While Kinnaman has never been a strung-out meth addict, there are certain similarities between him and Holder: he spent one year in Texas as an exchange student because he was a misbehaving teen (it's where he says he got the inspiration for Holder's distinctive accent, in part, modeling it after his African-American friends down South). And his iPod plays music that he says his character likes—hip-hop (strictly old-school and '90s) and dancehall.

It seems clear, too, that Holder's acerbic sarcasm is as much informed by Kinnaman's generous sense of humor and his crack delivery as it is by the script. (When asked about what qualities he shared with his character, he quipped: "We have the same beard—at least five months a year.") He tells stories using different voices, recalling that year in Texas, living with a family and their 10 daschunds ("sausage dogs"), he imitated his Southern hosts' drawl: "She was like, 'You just look so nice, I snatched you out of the pile!' "—stretching out the last word—pie-ul.
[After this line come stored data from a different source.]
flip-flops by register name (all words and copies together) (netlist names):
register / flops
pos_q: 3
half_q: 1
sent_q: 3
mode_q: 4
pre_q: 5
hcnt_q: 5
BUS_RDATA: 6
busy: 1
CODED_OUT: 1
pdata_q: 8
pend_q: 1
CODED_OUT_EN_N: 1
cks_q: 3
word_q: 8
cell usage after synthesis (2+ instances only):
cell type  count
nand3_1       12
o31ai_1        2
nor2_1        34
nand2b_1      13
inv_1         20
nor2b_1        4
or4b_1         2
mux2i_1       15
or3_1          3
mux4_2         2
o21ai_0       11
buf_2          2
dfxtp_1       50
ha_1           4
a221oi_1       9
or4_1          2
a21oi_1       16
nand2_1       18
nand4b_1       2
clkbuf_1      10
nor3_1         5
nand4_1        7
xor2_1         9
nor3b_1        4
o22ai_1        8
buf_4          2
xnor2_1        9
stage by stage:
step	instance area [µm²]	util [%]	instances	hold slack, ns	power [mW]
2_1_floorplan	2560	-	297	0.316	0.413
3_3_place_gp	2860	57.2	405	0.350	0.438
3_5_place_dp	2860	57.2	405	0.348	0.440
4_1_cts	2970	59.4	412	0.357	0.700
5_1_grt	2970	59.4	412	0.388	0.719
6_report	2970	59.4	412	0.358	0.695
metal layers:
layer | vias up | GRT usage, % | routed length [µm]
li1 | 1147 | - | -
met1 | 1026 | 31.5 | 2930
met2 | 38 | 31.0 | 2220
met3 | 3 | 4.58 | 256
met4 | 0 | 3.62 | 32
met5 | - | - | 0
Self-effacing, he talks about working with Denzel Washington and pokes fun at his own fallibility: "He's so present in everything he does. I had one scene when he's sort of walking up and I had a gun to my head, but I'm just watching him walk up. And I caught myself just staring at him in awe, like, Wow, look at how he walks."

When he tells the story, you can almost see it happening in slow motion. He laughed: "Then I was like, ‘All right, I'm also in this scene.’ ”

As the day ends, and it actually finally begins to rain for real, Kinnaman sits in the makeup trailer getting the fake stitches and bruises removed (left over from his brutal dustup with the casino's Native American tribe), and ponders his likely very bright future, when he'll be working with Jose Padilha on RoboCop, a director he called, "sublime." ("This, is, you know, a big challenge for an actor," he said. "A real actor piece.")

Beyond RoboCop, he said he wanted to work with auteurs, including Woody Allen, Alejandro González Iñárritu, and Darren Aronofsky: "I want to do everything, and I want to have the opportunity to do everything. I was getting a little frustrated here when I was meeting with directors and seeing really interesting projects and then you were hearing that, 'Well, they have to have a name to finance the movie,' " said Kinnaman. "So then you can't do those movies. You have to sort of acquire that to be able to be able to make those choices."

Perhaps by the end of The Killing's run, that pesky problem of name recognition will be solved.

"I think he’s got so many directions he can go in," said Veena Sud. "I’m really excited to see him play the very opposite of Holder and do all sorts of other things. He’s more than capable of it."